Acetobacter senegalensis

Scientific classification
- Domain: Bacteria
- Kingdom: Pseudomonadati
- Phylum: Pseudomonadota
- Class: Alphaproteobacteria
- Order: Rhodospirillales
- Family: Acetobacteraceae
- Genus: Acetobacter
- Species: A. senegalensis
- Binomial name: Acetobacter senegalensis Ndoye, 2007

= Acetobacter senegalensis =

- Genus: Acetobacter
- Species: senegalensis
- Authority: Ndoye, 2007

Species of bacteria

Acetobacter senegalensis is a species of Alphaproteobacteria known for its tendency to live in certain fruit species and its potential in bacterial cellulose and vinegar production.

== Discovery ==
Acetobacter senegalensis was first described in 2007 from a strain isolated from mango wine in Senegal. Its binomial name is inspired by its country of origin.
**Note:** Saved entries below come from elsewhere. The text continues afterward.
--- src/rtl/dbg_rx_router.sv ---
`timescale 1ns/1ps
`include "uart_dbg_consts.svh"

module dbg_rx_router (
  input  logic                    clk,
  input  logic                    rst_i,
  input  logic [7:0]              rx_byte_i,
  input  logic                    rx_valid_i,
  input  logic                    expect_reply_i,
  output logic [7:0]              reply_byte_o,
  output logic                    reply_valid_o,
  output logic                    eoc_o,
  output uart_dbg_pkg::dbg_word_u exit_code_o
);

  logic                    reply_valid_q;
  logic [7:0]              reply_byte_q;
  logic                    cap_active_q;
  logic [1:0]              cap_cnt_q;
  logic                    eoc_q;
  uart_dbg_pkg::dbg_word_u exit_q;
  logic                    idle_byte;

  // Byte received outside a command
  assign idle_byte = rx_valid_i && !expect_reply_i;

  always_ff @(posedge clk) begin
    if (rst_i) begin
      reply_valid_q <= 1'b0;
      cap_active_q  <= 1'b0;
      cap_cnt_q     <= '0;
      eoc_q         <= 1'b0;
    end else begin
      reply_valid_q <= rx_valid_i && expect_reply_i;
      eoc_q         <= 1'b0;
      if (expect_reply_i) begin
        // A new command drops any partial capture
        cap_active_q <= 1'b0;
        cap_cnt_q    <= '0;
      end else if (idle_byte) begin
        if (cap_active_q) begin
          cap_cnt_q <= cap_cnt_q + 2'd1;
          if (cap_cnt_q == 2'd3) begin
            cap_active_q <= 1'b0;
            eoc_q        <= 1'b1;
          end
        end else if (rx_byte_i == `UDBG_EOC) begin
          cap_active_q <= 1'b1;
          cap_cnt_q    <= '0;
        end
        // Plain text bytes fall through here
      end
    end
  end

  // Exit code arrives LSB first
  always_ff @(posedge clk) begin
    reply_byte_q <= rx_byte_i;
    if (idle_byte && cap_active_q) begin
      exit_q.bytes[cap_cnt_q] <= rx_byte_i;
    end
  end

  assign reply_byte_o  = reply_byte_q;
  assign reply_valid_o = reply_valid_q;
  assign eoc_o         = eoc_q;
  assign exit_code_o   = exit_q;

endmodule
== Growth and morphology ==
Acetobacter senegalensis is gram-negative, catalase-positive, oxidase-negative, and a strict aerobe. It is coccoid in shape, and measures roughly 1.2-2.0 μm in length and 0.8 μm in width. Growth has been observed between 28-40°C, with optimal growth occurring around 35°C. When grown on agar plates containing yeast extract, D-mannitol, and peptone, colonies are visible within 24 hours of incubation at 28°C, and appear circular, convex, and beige in color. A. senegalensis is capable of using glycerol as a sole carbon source; however, it cannot use maltose or methanol. Its inability to utilize methanol can be used to differentiate it from one of its closest relatives, Acetobacter tropicalis. It has the ability to produce acetic acid; however, acetic acid has been shown to damage A. senegalensis cells at a concentration of 1% w/v.

== Industrial utility ==
Acetobacter senegalensis, like other Acetobacter species, has the ability to produce vinegar. Due to its thermotolerant nature, it has been proposed as a useful species in the industrial production of vinegar in areas of the world that may be too hot for other acetic acid bacteria.

Acetobacter senegalensis is also known as a potential starter culture species in the cocoa bean fermentation process, although it may be outcompeted by its relative Acetobacter pasteurianus.

In addition, A. senegalensis has also been investigated for its ability to synthesize bacterial cellulose.